━━ Material supplied
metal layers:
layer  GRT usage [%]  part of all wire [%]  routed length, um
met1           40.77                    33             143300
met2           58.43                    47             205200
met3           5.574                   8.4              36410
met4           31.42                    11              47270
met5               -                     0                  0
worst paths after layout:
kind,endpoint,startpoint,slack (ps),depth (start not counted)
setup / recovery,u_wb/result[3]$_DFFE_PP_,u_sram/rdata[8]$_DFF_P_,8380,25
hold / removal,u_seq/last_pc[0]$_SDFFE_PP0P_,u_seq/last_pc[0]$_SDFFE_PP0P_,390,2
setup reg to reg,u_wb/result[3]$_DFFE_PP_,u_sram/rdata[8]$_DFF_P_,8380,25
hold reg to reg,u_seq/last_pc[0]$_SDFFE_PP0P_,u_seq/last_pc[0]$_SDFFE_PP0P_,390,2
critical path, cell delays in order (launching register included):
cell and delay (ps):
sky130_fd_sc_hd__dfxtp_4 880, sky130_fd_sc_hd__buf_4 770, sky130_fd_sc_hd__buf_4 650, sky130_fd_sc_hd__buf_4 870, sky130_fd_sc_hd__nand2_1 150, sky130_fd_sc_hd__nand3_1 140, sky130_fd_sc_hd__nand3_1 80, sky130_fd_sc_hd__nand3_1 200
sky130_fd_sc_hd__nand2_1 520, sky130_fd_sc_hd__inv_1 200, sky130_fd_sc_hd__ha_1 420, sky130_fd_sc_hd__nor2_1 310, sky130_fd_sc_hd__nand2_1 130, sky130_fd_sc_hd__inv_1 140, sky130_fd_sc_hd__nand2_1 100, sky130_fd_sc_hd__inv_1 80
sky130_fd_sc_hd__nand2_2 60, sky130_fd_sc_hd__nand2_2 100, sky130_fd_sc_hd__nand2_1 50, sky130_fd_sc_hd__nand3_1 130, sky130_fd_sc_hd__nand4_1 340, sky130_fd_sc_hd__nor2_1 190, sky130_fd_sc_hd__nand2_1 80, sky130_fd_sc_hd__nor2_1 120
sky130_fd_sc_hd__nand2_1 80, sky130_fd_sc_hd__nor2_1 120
==> src/rx_source_sel.sv <==
`timescale 1ns/1ps

module rx_source_sel (
   input  logic                                     clk_3x,
   input  logic                                     rst_n,
   input  logic                                     rx_tx_mode_sel,
   input  logic                                     sync_5ms,
   input  logic                                     debug_override,
   input  pm_pkg::rx_iq_t [pm_pkg::n_ant-1:0]       ul_data,
   input  logic [pm_pkg::n_ant-1:0]                 ul_valid,
   input  pm_pkg::rx_iq_t [pm_pkg::n_ant-1:0]       srx_data,
   input  logic [pm_pkg::n_ant-1:0]                 srx_valid,
   output pm_pkg::rx_iq_t [pm_pkg::n_ant-1:0]       sel_data,
   output logic [pm_pkg::n_ant-1:0]                 sel_valid,
   output logic                                     rx_mode
);

   logic mode;

   // frame sync takes over in debug
   assign mode = debug_override ? sync_5ms : rx_tx_mode_sel;

   always_ff @(posedge clk_3x or negedge rst_n) begin
      if (!rst_n) begin
         sel_valid <= '0;
         rx_mode   <= 1'b0;
      end else begin
         sel_valid <= mode ? srx_valid : ul_valid;
         rx_mode   <= mode;  // stays aligned with sel_data
      end
   end

   always_ff @(posedge clk_3x) begin
      sel_data <= mode ? srx_data : ul_data;
   end

endmodule

==> config.mk <==
export PLATFORM = sky130hd
export DESIGN_NAME = rx_source_sel
export DESIGN_NICKNAME = d
export VERILOG_FILES = /design/src/pm_pkg.sv /design/src/rx_source_sel.sv
export SDC_FILE = /design/constraint.sdc
export NUM_CORES = 1
export LEC_CHECK = 0
export BUFFER_PORTS_ARGS = -buffer_cell sky130_fd_sc_hd__clkbuf_2
export CAP_MARGIN = 20
export CORE_AREA = 2 2 136 138
export CTS_CLUSTER_SIZE = 16
export DETAILED_ROUTE_END_ITERATION = 6
export DIE_AREA = 0 0 138 140
export SETUP_SLACK_MARGIN = 0.3
export SLEW_MARGIN = 5
export SYNTH_ARGS = -nofsm -noshare
export SYNTH_HDL_FRONTEND = slang
export SYNTH_SLANG_ARGS = --single-unit
==> constraint.sdc <==
create_clock -name clk_3x -period 0.8 [get_ports clk_3x]
set_input_delay 0.12 -clock clk_3x [delete_from_list [all_inputs] [get_ports clk_3x]]
set_output_delay 0.12 -clock clk_3x [all_outputs]
set_load 0.02 [all_outputs]
File: src/pm_pkg.sv
package pm_pkg;

   //////////////////////////////
   // sizes

   localparam int n_ant  = 4;
   localparam int n_bank = 3;
   localparam int pwr_w  = 32;
   localparam int addr_w = 4;

   //////////////////////////////
   // result memory map

   localparam logic [addr_w-1:0] base_tssi    = 4'd0;   // one dl tssi word per antenna
   localparam logic [addr_w-1:0] base_pa_tssi = 4'd4;   // pa observation tssi
   localparam logic [addr_w-1:0] base_ul      = 4'd8;   // uplink wrssi
   localparam logic [addr_w-1:0] base_orx     = 4'd12;  // srx wrssi

   //////////////////////////////
   // sample formats

   // dac stream with i in the upper half
   typedef struct packed {
      logic signed [15:0] i;
      logic signed [15:0] q;
   } dac_iq_t;

   // uplink and srx streams
   typedef struct packed {
      logic signed [13:0] i;
      logic signed [13:0] q;
   } rx_iq_t;

endpackage
File: src/result_arb.sv
`timescale 1ns/1ps

module result_arb (
   input  logic                                           clk_3x,
   input  logic                                           rst_n,
   input  logic [pm_pkg::n_bank-1:0]                      req,
   input  logic [pm_pkg::n_bank-1:0][pm_pkg::addr_w-1:0]  wr_addr,
   input  logic [pm_pkg::n_bank-1:0][pm_pkg::pwr_w-1:0]   wr_data,
   output logic [pm_pkg::n_bank-1:0]                      gnt,
   output logic                                           we,
   output logic [pm_pkg::addr_w-1:0]                      waddr,
   output logic [pm_pkg::pwr_w-1:0]                       wdata
);

   localparam int idx_w = $clog2(pm_pkg::n_bank);

   logic [idx_w-1:0] ptr;
   logic [idx_w-1:0] g_idx;

   //////////////////////////////
   // grant to the first requester from ptr

   always_comb begin
      logic found;
      int   idx;
      gnt   = '0;
      g_idx = '0;
      found = 1'b0;
      for (int k = 0; k < pm_pkg::n_bank; k++) begin
         idx = (int'(ptr) + k) % pm_pkg::n_bank;
         if (!found && req[idx]) begin
            gnt[idx] = 1'b1;
            g_idx    = idx_w'(idx);
            found    = 1'b1;
         end
      end
   end

   always_ff @(posedge clk_3x or negedge rst_n) begin
      if (!rst_n) begin
         ptr <= '0;
      end else if (|gnt) begin
         // move past the winner
         ptr <= (int'(g_idx) == pm_pkg::n_bank - 1) ? '0 : g_idx + 1'b1;
      end
   end

   assign we    = |gnt;
   assign waddr = wr_addr[g_idx];
   assign wdata = wr_data[g_idx];

endmodule

File: config.mk
export PLATFORM = sky130hd
export DESIGN_NAME = result_arb
export DESIGN_NICKNAME = d
export VERILOG_FILES = /design/src/pm_pkg.sv /design/src/result_arb.sv
export SDC_FILE = /design/constraint.sdc
export NUM_CORES = 1
export LEC_CHECK = 0
export BUFFER_PORTS_ARGS = -buffer_cell sky130_fd_sc_hd__clkbuf_2
export CORE_MARGIN = 5
export CORE_UTILIZATION = 25
export CTS_CLUSTER_SIZE = 16
export DETAILED_ROUTE_END_ITERATION = 10
export GPL_ROUTABILITY_DRIVEN = 0
export REMOVE_ABC_BUFFERS = 1
export SYNTH_ARGS = -nofsm -noshare
export SYNTH_HDL_FRONTEND = slang
export SYNTH_SLANG_ARGS = --single-unit
File: constraint.sdc
create_clock -name clk_3x -period 5.7 [get_ports clk_3x]
set_input_delay 0.855 -clock clk_3x [delete_from_list [all_inputs] [get_ports clk_3x]]
set_output_delay 0.855 -clock clk_3x [all_outputs]
set_load 0.02 [all_outputs]
After elaboration in Yosys (flattened, before gate mapping)
Cells that the tools add are included.
Operators by class
  add/sub/neg operators: 3
  multipliers: 0
  div/mod/pow operators: 3
  order comparisons: 7
  equal/unequal tests: 1
  shifts and indexed selects: 0
  multiplexer cells: 28
  bitwise logic cells: 2
  reductions and logical operators: 8
Operators by type and width (count)
  $ge A32 B1 Y1 const B: 3
  $lt A32 B4 Y1 const B: 3
  $bmux W32 S2: 1
  $mod A32 B3 Y32 const B: 2
  $mod A3 B3 Y32 const B: 1
  $mux W32: 1
  $mux W1: 11
  $mux W3: 3
  $bmux W4 S2: 1
  $mux W2: 4
  $bmux W1 S2: 3
  $demux W1 S2: 3
  $or A3 B3 Y3: 2
  $logic_and A1 B1 Y1: 5
  $mux W4: 1
  $add A2 B1 Y3 const B: 1
  $add A2 B2 Y3 const B: 1
  $lt A2 B3 Y1 const B: 1
  $reduce_or A3 Y1: 1
  $add A2 B1 Y2 const B: 1
  $eq A2 B2 Y1 const B: 1
  $logic_not A1 Y1: 2
Storage, ports and cells
  bits in registers: 2
  latch bits: 0
  memory bits (writable): 0
  ROM bits: 0
  input bits: 113
  output and inout bits: 40
  word-level logic and storage cells: 53
  memories kept: 0

Logic depth before layout (Yosys ltp)
  word-level depth: 13
  gate-level depth with buffers: 11
  depth with buffers taken out: 8

Worst setup path after synthesis
No wires, ideal clock.
  kind: input to output
  start: in req[0] (netlist bit)
  end: out wdata[13] (netlist bit)
  arrival time: 2371 ps
  required time: 4845 ps
  slack: 2474 ps
  stages: 8
  path buffers: 2
  path through: mux2_4 > mux2i_1 > o21ai_1 > o21bai_4 > buf_8 > buf_8 > mux2i_1 > o2bb2ai_1
Between the ends
  longest elaborated chain between the ends: 12
  elaborated cells between the ends (all ways): 20
  those cells by class: mux (16); reduce/logical (4)
Ends and longest elaborated chain
  from (decl): line result_arb.sv:6  | input logic [pm_pkg::n_bank-1:0] req,
  $bmux W1 S2: line result_arb.sv:31  | if (!found && req[idx]) begin
  $mux W1 (not written as such) (2 in series): line result_arb.sv:31
  $mux W1: line result_arb.sv:31
  $logic_not A1 Y1: line result_arb.sv:31
  $logic_and A1 B1 Y1: line result_arb.sv:31
  $mux W1: line result_arb.sv:31
  $logic_not A1 Y1: line result_arb.sv:31
  $logic_and A1 B1 Y1: line result_arb.sv:31
  $mux W2 *: line result_arb.sv:31
  $bmux W32 S2 *: line result_arb.sv:50  | assign wdata = wr_data[g_idx];
  $mux W32 (not written as such) *: line result_arb.sv:50
  to (decl): line result_arb.sv:12  | output logic [pm_pkg::pwr_w-1:0] wdata
Mark *: on every way between the ends. The rest lies on a longest branch, timed or not. The select of a mux whose other input is x is not followed.

Worst setup path in the final report
  start: reg ptr[0]
  end: out wdata[0] (netlist bit)
Between the ends
  longest elaborated chain between the ends: 13
  elaborated cells between the ends (all ways): 25
  those cells by class: add/sub (2); div (3); mux (16); reduce/logical (4)
Ends and longest elaborated chain
  from (decl): line result_arb.sv:17  | logic [idx_w-1:0] ptr;
  from (signal assigned): line result_arb.sv:44  | ptr <= (int'(g_idx) == pm_pkg::n_bank - 1) ? '0 : g_idx + 1'b1;
  parallel branches: the longest is 10 deep, another holds $mod A32 B3 Y32
  $mux W2 *: line result_arb.sv:31
  $bmux W32 S2 *: line result_arb.sv:50
  $mux W32 (not written as such) *: line result_arb.sv:50
Every way passes the cells marked *. The select of a mux whose other input is x is not followed.

==> qor.yml <==
setup_path:
  arrival_ps: 3350
  crit_family: "compound AO/OA/AOI/OAI gates"
  crit_path_end_kind: "primary output"
  crit_type: "register to primary output"
  timing.rr.start: "ptr[0]$_DFFE_PN0P_"
  cp_num_cells: 10
  startpoint_type: "register"
  cp_num_buf_inv: 3
  cp-startpoint: "ptr[0]$_DFFE_PN0P_"
  crit_fanout: 21
  cpMaxStageDelayCell: "o21bai_4"
  crit_chain: "inv_1, ha_1, nor3b_1, and2_1, o21ai_1, o21bai_4, buf_4, mux2i_1, o2bb2ai_1, clkbuf_2"
  r2r_cells: 9
  cpPeakStageDelay_ps: 630
  crit_required_ps: 4850
sta:
  tns_ps: 0
  relSlewSlack_pct: 47.8
  final.setup_skew_ps: 0.323
  fmax_mhz: 238
  min_period_ps: 4210
  worst_pin_slew_ps: 780
  fin_crit_sh_pct: 73.9
  whs_ps: 429
  slew_viol_final: 0
  hold_viol_final: 0
  grt_setup_unrepaired: "no"
  setup_viol: 0
cts:
  cts_setup_buffers: 0
  clkTransAtPathRegs_ps: 30
  clock-sinks: 2
  clk_latency_ps: 210
  cts_max_level: 1
  cts-root-buf: "clkbuf_8"
  hold_buffers: 0
  cts_made_buffers: 3
  cts_tree: "built"
  cts.repair.resized: 0
  clockBufferDepth: 2
route:
  via_per_inst: 4.73
  ant_nets: 0
  post_drt_wl_per_cell_um: 15.0
  drt-total-wl_mm: 5.36
  drtIter0Drc: 73
  drt_pass1_iterations: 4
  drcViolationCount: 0
  num_vias: 1688
global_routing:
  grt_pass1_wl_mm: 8.36
  grt_overflow: 0
  grt_antenna_before_repair: 0
  grtUsageMet2_pct: 26.9
  grt_pass1_vias: 1770
  grt-busiest-layer: "met2"
  met3_usage_pct: 4.15
  grt_max_degree: 38
  grt_usage_pct: 14.3
  use_met1_pct: 15.2
synthesis:
  synth-main-ff-cell: "dfrtp_1"
  synth_edf_count: 0
  yosys.area_share.simple_pct: 12.0
  ys_seq_area_share_pct: 3.67
  synth-xor-area-share_pct: 0
  yosysUniqueCellTypes: 36
  synth_fa_ha_area_share_pct: 3.67
  avgSynthCellArea_um2: 9.47
  syn-cell-area_um2: 1360
  ys.warnings.count: 0
  ys_seq_elements: 2
  synthArstFlopShare_pct: 100
  synth-compound-area-share_pct: 37.5
  postSynthCellCount: 144
  synth_top_family_by_area: "compound AO/OA/AOI/OAI gates"
  muxShareOfSynthArea_pct: 31.7
cells_and_area:
  syn_to_final_growth_pct: 56.3
  fillerInstances: 553
  fin_nets: 406
  layout_commonest_cell: "clkbuf_2"
  largest_reg_flops: 2
  mostFrequentLayoutCells: "clkbuf_2, mux2i_1, o2bb2ai_1"
  multi_input_area_um2: 1160
  ff_latch_area_um2: 50.0
  final_core_util_pct: 41.0
  diodes: 0
  drive_above_1_share_pct: 61.7
  regMostFlops: "ptr"
  reg.largest.list: "ptr x2"
  design_area_um2: 2130
die:
  design.core.area_um2: 5200
  fp-row-count: 26
  start_util_pct: 26.2
  die_h_um: 83.9
  ios: 153
  die_w_um: 83.9
  die_area_um2: 7030
power_and_ir_drop:
  power_leakage_nw: 1.09
  powerDensity_nw_per_um2: 536
  total_power_mw: 1.14
  peakVddDrop_mv: 0.198
run:
  cap_viol_max_count: 0
placed_design:
  port_buffers: 152
  hpwl_mm: 4.45
  place_area_um2: 2090
outcome:
  status: "finished, final reports clean"
worst_hold_path:
  holdCritPathClass: "input port to async pin"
━━━━
— Exercise description —
Your answer should be the lines above from the one containing "critical path, cell" through the one containing "sky130_fd_sc_hd__nand2_2 60, sky130_fd_sc_hd__nand2_2", copied exactly and with both ends kept.

— Written answer —
critical path, cell delays in order (launching register included):
cell and delay (ps):
sky130_fd_sc_hd__dfxtp_4 880, sky130_fd_sc_hd__buf_4 770, sky130_fd_sc_hd__buf_4 650, sky130_fd_sc_hd__buf_4 870, sky130_fd_sc_hd__nand2_1 150, sky130_fd_sc_hd__nand3_1 140, sky130_fd_sc_hd__nand3_1 80, sky130_fd_sc_hd__nand3_1 200
sky130_fd_sc_hd__nand2_1 520, sky130_fd_sc_hd__inv_1 200, sky130_fd_sc_hd__ha_1 420, sky130_fd_sc_hd__nor2_1 310, sky130_fd_sc_hd__nand2_1 130, sky130_fd_sc_hd__inv_1 140, sky130_fd_sc_hd__nand2_1 100, sky130_fd_sc_hd__inv_1 80
sky130_fd_sc_hd__nand2_2 60, sky130_fd_sc_hd__nand2_2 100, sky130_fd_sc_hd__nand2_1 50, sky130_fd_sc_hd__nand3_1 130, sky130_fd_sc_hd__nand4_1 340, sky130_fd_sc_hd__nor2_1 190, sky130_fd_sc_hd__nand2_1 80, sky130_fd_sc_hd__nor2_1 120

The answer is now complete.